Single by Nada Mamula
- Released: 1952
- Genre: Folk
- Label: Jugoton

= Aj, kolika je Jahorina planina =

Traditional folk song from Bosnia and Herzegovina

"Aj, kolika je Jahorina planina" (Oh, how big is Jahora's mountain) is a traditional sevdalinka song from Bosnia and Herzegovina.

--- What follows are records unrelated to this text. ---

## ./design.v

```verilog
module cache(
    clk,
    proc_reset,
    proc_read,
    proc_write,
    proc_addr,
    proc_wdata,
    proc_stall,
    proc_rdata,
    mem_read,
    mem_write,
    mem_addr,
    mem_rdata,
    mem_wdata,
    mem_ready
);
    input          clk;
    input          proc_reset;
    input          proc_read, proc_write;
    input   [29:0] proc_addr;  
    input   [31:0] proc_wdata;
    output         proc_stall;
    output  [31:0] proc_rdata;
    input  [127:0] mem_rdata;
    input          mem_ready;
    output         mem_read, mem_write;
    output  [27:0] mem_addr;
    output [127:0] mem_wdata;
    integer    i;
    parameter  JUDGE   = 3'd0;
    parameter  WB      = 3'd1;
    parameter  MISS    = 3'd2;
    parameter  HIT     = 3'd3;
    parameter  STALL   = 3'd4;
    parameter  BEGIN   = 3'd5;
    reg  [127:0] block[7:0];
    reg  [127:0] block_next;
    reg          blockvalid[7:0];
    reg          blockvalid_next;
    reg          blockdirty[7:0];
    reg          blockdirty_next;
    reg  [24:0]  blocktag[7:0];
    reg  [24:0]  blocktag_next;
    reg   [2:0]  state, state_next;
    reg         proc_read_r, proc_write_r, mem_ready_r;
    reg [127:0] mem_rdata_r;
    reg  [29:0] proc_addr_r;  
    reg  [31:0] proc_wdata_r;
    reg         mem_read, mem_read_next;
    reg         mem_write, mem_write_next;
    reg         proc_stall, proc_stall_next;
    reg  [27:0] mem_addr, mem_addr_next;
    reg [127:0] mem_wdata, mem_wdata_next;
    reg  [31:0] proc_rdata, proc_rdata_next;
    wire  [24:0]  tag;
    wire          valid;
    wire          dirty;
    wire  [127:0] blockdata;
    wire  [1:0] wordIndex;
    wire  [2:0] blockIndex;
    wire [24:0] dataTag;
    wire        hit;
    assign wordIndex  = proc_addr_r[1:0];
    assign blockIndex = proc_addr_r[4:2];
    assign dataTag    = proc_addr_r[29:5];
    assign hit = valid ? (tag == dataTag) : 0;
    always@(*)begin
        state_next = JUDGE;
        proc_stall_next = 1'b1;
        mem_read_next   = 1'b0;
        mem_write_next  = 1'b0;
        proc_rdata_next = proc_rdata;
        mem_addr_next   = mem_addr;
        mem_wdata_next  = mem_wdata;
        case(state)
            BEGIN:
                begin
                    if(proc_read_r | proc_write_r)begin
                        state_next = JUDGE;
                        proc_stall_next = 1'b1;
                        mem_read_next   = 1'b0;
                        mem_write_next  = 1'b0;
                    end
                    else begin
                        state_next = BEGIN;
                        proc_stall_next = 1'b1;
                        mem_read_next   = 1'b0;
                        mem_write_next  = 1'b0;
                    end
                end
            JUDGE:
                begin
                    if(proc_read_r | proc_write_r)begin
                        if(hit)begin
                            state_next = HIT;
                            proc_stall_next = 1'b0;
                            mem_read_next   = 1'b0;
                            mem_write_next  = 1'b0;
                            if(proc_read_r && ~proc_write_r)begin
                                case(wordIndex)
                                    2'd0:
                                        proc_rdata_next = blockdata[31:0];
                                    2'd1:
                                        proc_rdata_next = blockdata[63:32];
                                    2'd2:
                                        proc_rdata_next = blockdata[95:64];
                                    2'd3:
                                        proc_rdata_next = blockdata[127:96];
                                endcase
                            end
                        end
                        else if(dirty && ~hit)begin
                            state_next = WB;
                            proc_stall_next = 1'b1;
                            mem_read_next   = 1'b0;
                            mem_write_next  = 1'b1;
                            mem_addr_next = {tag[24:0],blockIndex[2:0]};  
                            mem_wdata_next = blockdata;
                        end
                        else if(~dirty && ~hit)begin
                            state_next = MISS;
                            proc_stall_next = 1'b1;
                            mem_read_next   = 1'b1;
                            mem_write_next  = 1'b0;
                            mem_addr_next = {proc_addr_r[29:2]};  
                        end
                    end
                    else begin
                        state_next = JUDGE;
                        proc_stall_next = 1'b0;
                        mem_read_next   = 1'b0;
                        mem_write_next  = 1'b0;
                    end
                end
            WB:
                begin
                    if(mem_ready_r)begin
                        state_next = MISS;
                        proc_stall_next = 1'b1;
                        mem_read_next   = 1'b1;
                        mem_write_next  = 1'b0;
                        mem_addr_next = {proc_addr_r[29:2]};  
                    end
                    else if((~mem_ready_r))begin
                        state_next = WB;
                        proc_stall_next = 1'b1;
                        mem_read_next   = 1'b0;
                        mem_write_next  = 1'b1;
                        mem_addr_next = {tag[24:0],blockIndex[2:0]};  
                    end
                end
            MISS:
                begin
                    if(mem_ready_r)begin
                        state_next = HIT;
                        proc_stall_next = 1'b0;
                        mem_read_next   = 1'b0;
                        mem_write_next  = 1'b0;
                        case(wordIndex)
                                2'd0:
                                    proc_rdata_next = mem_rdata_r[31:0];
                                2'd1:
                                    proc_rdata_next = mem_rdata_r[63:32];
                                2'd2:
                                    proc_rdata_next = mem_rdata_r[95:64];
                                2'd3:
                                    proc_rdata_next = mem_rdata_r[127:96];
                        endcase
                    end
                    else begin
                        state_next = MISS;
                        proc_stall_next = 1'b1;
                        mem_read_next   = 1'b1;
                        mem_write_next  = 1'b0;
                        mem_addr_next = {proc_addr_r[29:2]};  
                    end
                end
            HIT:
                begin
                    state_next = STALL;
                    proc_stall_next = 1'b1;
                    mem_read_next   = 1'b0;
                    mem_write_next  = 1'b0;
                end
            STALL:
                begin
                    state_next = JUDGE;
                    proc_stall_next = 1'b1;
                    mem_read_next   = 1'b0;
                    mem_write_next  = 1'b0;
                end
        endcase
    end
    assign tag = blocktag[blockIndex];
    assign valid = blockvalid[blockIndex];
    assign dirty = blockdirty[blockIndex];
    assign blockdata = block[blockIndex];
    always@(*)begin
        block_next = blockdata;
        blockvalid_next = valid;
        blockdirty_next = dirty;
        blocktag_next = tag;
        if(state == MISS)begin
            if(mem_ready_r)begin
                block_next = mem_rdata_r;  
                blocktag_next = dataTag;   
                blockdirty_next = 1'b0;    
                blockvalid_next = 1'b1;    
            end
        end
        if(state == HIT)begin
            if(~proc_read_r && proc_write_r)begin
                case(wordIndex)
                    2'd0: block_next[31:0]   = proc_wdata_r;
                    2'd1: block_next[63:32]  = proc_wdata_r;
                    2'd2: block_next[95:64]  = proc_wdata_r;
                    2'd3: block_next[127:96] = proc_wdata_r;
                endcase
                blockdirty_next = 1'b1;
            end
        end
    end
    always@( posedge clk or posedge proc_reset) begin
        if(proc_reset)begin
            state <= BEGIN;
            for(i=0;i<=7;i=i+1)begin
                blockvalid[i] <= 1'b0;
                blockdirty[i] <= 1'b0;
            end
		end
        else begin
            state <= state_next;
            block[blockIndex] <= block_next;
            blocktag[blockIndex] <= blocktag_next;
            blockvalid[blockIndex] <= blockvalid_next;
            blockdirty[blockIndex] <= blockdirty_next;
        end
    end
    always@( posedge clk)begin
        proc_read_r  <= proc_read;
        proc_write_r <= proc_write;
        proc_addr_r  <= proc_addr;
        proc_wdata_r <= proc_wdata;
        mem_ready_r  <= mem_ready;
        mem_rdata_r  <= mem_rdata;
        mem_read  <= mem_read_next;
        mem_write <= mem_write_next;
        mem_addr  <= mem_addr_next;
        mem_wdata <= mem_wdata_next;
        proc_stall <= proc_stall_next;
        proc_rdata <= proc_rdata_next;
    end
endmodule
```

## ./run.sh

```bash
#!/bin/bash
# OpenROAD 26Q1-2900-gdf79404cd8, Yosys 0.63+post, stock flow scripts
make -C /OpenROAD-flow-scripts/flow DESIGN_CONFIG=/design/flow/config.mk WORK_HOME=/design/flow/orfs finish
```

## ./config.mk

```make
export PLATFORM = sky130hd
export DESIGN_NAME = cache
export DESIGN_NICKNAME = cache
export VERILOG_FILES = /design/flow/design.v
export SDC_FILE = /design/flow/constraint.sdc
export NUM_CORES = 4
export LEC_CHECK = 1
export CORE_UTILIZATION = 30
```

## ./constraint.sdc

```tcl
current_design cache

set clk_period 43.5
set clk_io_pct 0.2

create_clock -name clk0 -period $clk_period [get_ports {clk}]

set non_clock_inputs [all_inputs -no_clocks]
set_input_delay [expr $clk_period * $clk_io_pct] -clock clk0 $non_clock_inputs
set_output_delay [expr $clk_period * $clk_io_pct] -clock clk0 [all_outputs]
```

==> ci_impl_report.md <==
## PnR job results

| Metric | Value |
|---|---|
| Outcome | `finished, final reports clean` |
| EDFF count, synth | `between 1000 and 1500` |
| Crit path DAT | `between 10 and 15 ns` |
| Reg-to-reg critical path startpoint | `proc_addr_r[2]$_DFF_P_` |
| Cts hold-fix bufs | `0` |
| Final-report setup violation count | `0` |
| GRT Util Overall | `19.6%` |
| Setup TNS | `0 ns` |
| Yosys warns | `5` |
| Stage-log warning count | `29` |
| Cell Type Count | `between 80 and 90` |
| FP Rows | `167` |
| Vias in the first global route | `roughly 38000` |
| Drt pass-1 iters | `6` |
| Reg area | `~47000 um2` |
| Gate Area | `approximately 14000 um2` |
| Residual antenna-violating net count after detailed routing | `0` |
| Layout filler cell count | `roughly 19000` |
| Max Clock Freq | `a little under 90 MHz` |
| Layout overhead on the synthesized area | `21.6%` |
| CP Class | `in -> reg` |
| Syn Inst Count | `between 4000 and 5000` |
| Per-cell routed wire length | `26.2 um` |
| CTS resizes | `0` |
| Adder share | `0%` |
| Fin crit period | `around 12 ns` |
| Power per Cell Area | `~46 nW/um2` |
| Final Hold Vio Count | `0` |
| DRC | `0` |
| Clock Sinks | `~1600` |
| Final Skew | `~0.066 ns` |
| Die area | `210000 um2` |
| Synth Cell Area | `approximately 63000 um2` |
| Crit-path max FO | `39` |
| Fin area | `76100 um2` |
| Routed vias | `around 37000` |
| Flops after synth | `1630` |
| Crit start category | `primary input` |
| Top logic family | `AND-OR/OR-AND gates` |
| Die width | `459 um` |
| DP Area | `between 70000 and 80000 um2` |
| Measured slew at the worst slew-check pin | `about 1.0 ns` |
| Buffers on Ports | `a little under 400` |
| Worst setup EP type | `flop` |
| Initial DRC count | `~2700` |
| Crit path required time | `around 44 ns` |
| Met1 usage in global routing | `between 20% and 30%` |
| Post-synthesis sequential area ratio | `74.9%` |
| Min-Delay Path Class | `reg -> reg` |
| Xor+xnor area frac | `0.126%` |
| Commonest Layout Cell | `edfxtp_1` |
| # Post-CTS Setup Buffers | `0` |
| Clock root cell | `clkbuf_16` |
| Initial antenna violation count | `18` |
| Grt ovf | `0` |
| Worst IR drop on VDD | `between 0.04 and 0.05 mV` |
| Worst slew margin | `between 20 and 30%` |
| Met3 Usage GRT | `a little under an eighth` |
| Simple share | `slightly below 5%` |
| Critical path launch point | `proc_reset` |
| Longest Clk Path Bufs | `3` |
| Largest net degree at the start of global routing | `108` |
| Max-slew violations | `0` |
| Total core area | `207000 um2` |
| WL final | `195000 um` |
| Via density | `approximately 5` |
| DIE HEIGHT | `459 um` |
| Top-Level Pins | `slightly below 400` |
| Post-route setup slack | `about 32 ns` |
| Hold_ws | `0.375 ns` |
| CTS tree | `done` |
| Tcrit/Tclk final | `between 20% and 30%` |
| Maxcap violations | `0` |
| Top_reg_cell synth | `edfxtp_1` |
| HP Start | `state[5]$_DFF_PP0_` |
| Most numerous logic cells after layout | `edfxtp_1, clkdlybuf4s50_1, nand2_1, nor2_1, o21ai_0` |
| RSZ-0062 raised after global routing | `no` |
| H-Tree Depth | `4` |
| HPWL after DPL | `between 100000 and 150000 um` |
| Yosys aoi share | `a little over a tenth` |
| GR peak layer | `met2` |
| Insertion Delay late pin | `0.84 ns` |
| First-pass GRT wire length | `~280000 um` |
| Share of cells above drive strength 1 | `14.1%` |
| GPL Wtd Cong | `~0.9` |
| FP Util | `30.2%` |
| Worst-path clk slew | `about 0.06 ns` |
| Yosys cell count | `4034` |
| Mux share of post-synthesis cell area | `slightly below 7%` |
| Leak | `0.0256 uW` |
| GR Util met2 | `29.3%` |
| Async SR Flop Fraction | `roughly 1.3%` |
| CTS Buf Count | `169` |
| Dpl ws | `31.24 ns` |
| Avg Inst Size Synth | `15.5 um2` |
| Synthesis area per yosys | `62600 um2` |
-- cell type report --
class / count / share of cell area, %
repair buffers: 586 / 7.12
flip-flops and latches: 1630 / 61.7
clock inverters: 95 / 1.52
diodes: 6 / 0.0197
clock buffers: 217 / 5.85
inverters: 96 / 0.484
well taps: 2788 / 4.59
multi-input cells: 2048 / 18.8
-- flip-flops by register name (all words and copies together) (netlist names) --
name	flops
state	6
blocktag	200
mem_rdata_r	128
proc_write_r	1
mem_write	1
proc_read_r	1
proc_addr_r	30
proc_rdata	32
mem_addr	28
blockdirty	8
mem_wdata	128
blockvalid	8
proc_stall	1
mem_read	1
mem_ready_r	1
proc_wdata_r	32
block	1024
-- worst max-delay path: stages --
cell,delay (ns)
clkdlybuf4s50_1,0.91
nor2_4,0.92
buf_4,0.70
buf_4,0.63
-- report_power, final --
part	total (uW)	internal [uW]	switching (uW)
logic	277	92.7	185
clock network	1460	838	619
registers	1780	1760	20.9
-- metal layers --
layer  vias up  routed length (um)
met2      2043               90500
met3       328               27100
met5         -                 143
met1     18400               70200
li1      16600                   -
met4        16                7490
-- path summary, 6_finish.rpt --
| path | end | depth (start not counted) | slack, ns |
|---|---|---|---|
| min in group asynchronous | state[1]$_DFF_PP0_ | 2 | 8.97 |
| setup / recovery | block[4][38]$_DFFE_PP_ | 4 | 31.98 |
| hold reg to reg | state[2]$_DFF_PP0_ | 0 | 0.38 |
| max in group asynchronous | blockvalid[0]$_DFFE_PP0N_ | 3 | 33.92 |
| setup reg to reg | mem_wdata[2]$_DFFE_PP_ | 15 | 37.11 |
| hold / removal | state[2]$_DFF_PP0_ | 0 | 0.38 |
-- kinds of logic after synthesis --
family / Yosys count
AND-OR/OR-AND: 986
XOR/XNOR: 9
buffers and inverters: 356
flip-flops: 1630
multiplexers: 325
AND/OR/NAND/NOR: 728
-- cells in the mapped netlist, types with 17 or more instances --
master / count / share of area, %
edfxtp_1: 1412 / 68
nor2_1: 315 / 1.9
nand2_1: 312 / 1.9
o21ai_0: 255 / 2.0
dfxtp_1: 196 / 6.3
a21oi_1: 191 / 1.5
mux2i_1: 190 / 3.0
clkbuf_1: 154 / 0.92
o22ai_1: 95 / 0.95
inv_1: 92 / 0.55
mux4_2: 80 / 2.9
a22oi_1: 77 / 0.92
a221oi_1: 61 / 0.85
mux2_2: 54 / 0.97
o221ai_1: 46 / 0.64
a31oi_1: 44 / 0.44
buf_2: 44 / 0.35
a22o_1: 34 / 0.48
nor2b_1: 33 / 0.33
a211oi_1: 31 / 0.37
buf_1: 26 / 0.16
dfrtp_1: 21 / 0.84
o2bb2ai_2: 18 / 0.43
o21a_1: 17 / 0.20
-- through the flow --
step	power [uW]	cells	util, %
floorplan	1960	4034	-
global placement	2090	7148	34.0
detailed placement	2090	7148	34.0
CTS	3550	7460	36.7
global route	3630	7462	36.7
finish	3520	7466	36.7
Power and IR drop assume default switching activity.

It was covered by many singers and bands, including Nada Mamula, Hanka Paldum and Teška industrija.

== Lyrics ==
| Serbo-Croatian | English translation |
|
 Aj, kolika je Jahorina planina, (x2) Aj, siv je soko preletjeti ne može, (x2) Aj, a kamoli dobar junak na konju! (x2) Aj, djevojka je pregazila bez konja! (x2) Aj, svi Bosanci dobre konje sedlaju, (x2) Aj, a Bosanke ruse kose češljaju! (x2)
 |
 Oh, how big is Jahora's mountain, (x2) Oh, the gray falcon cannot fly over it, (x2) Oh, let alone a good hero on a horse! (x2) Oh, the girl ran over it without a horse! (x2) Oh, all Bosnians saddle good horses, (x2) Oh, and Bosnian women comb their red hair! (x2)
 |
== Nada Mamula version ==
Her version is performed with harmonica. It was released on 78 rpm shellac.

==Teška industrija version==
Their version of this folk song is one of greatest hits from 1970s. The video was filmed on Jahorina.

== In popular culture ==
TV Sarajevo sketch show Top lista nadrealista named fictional pastry shop after this song.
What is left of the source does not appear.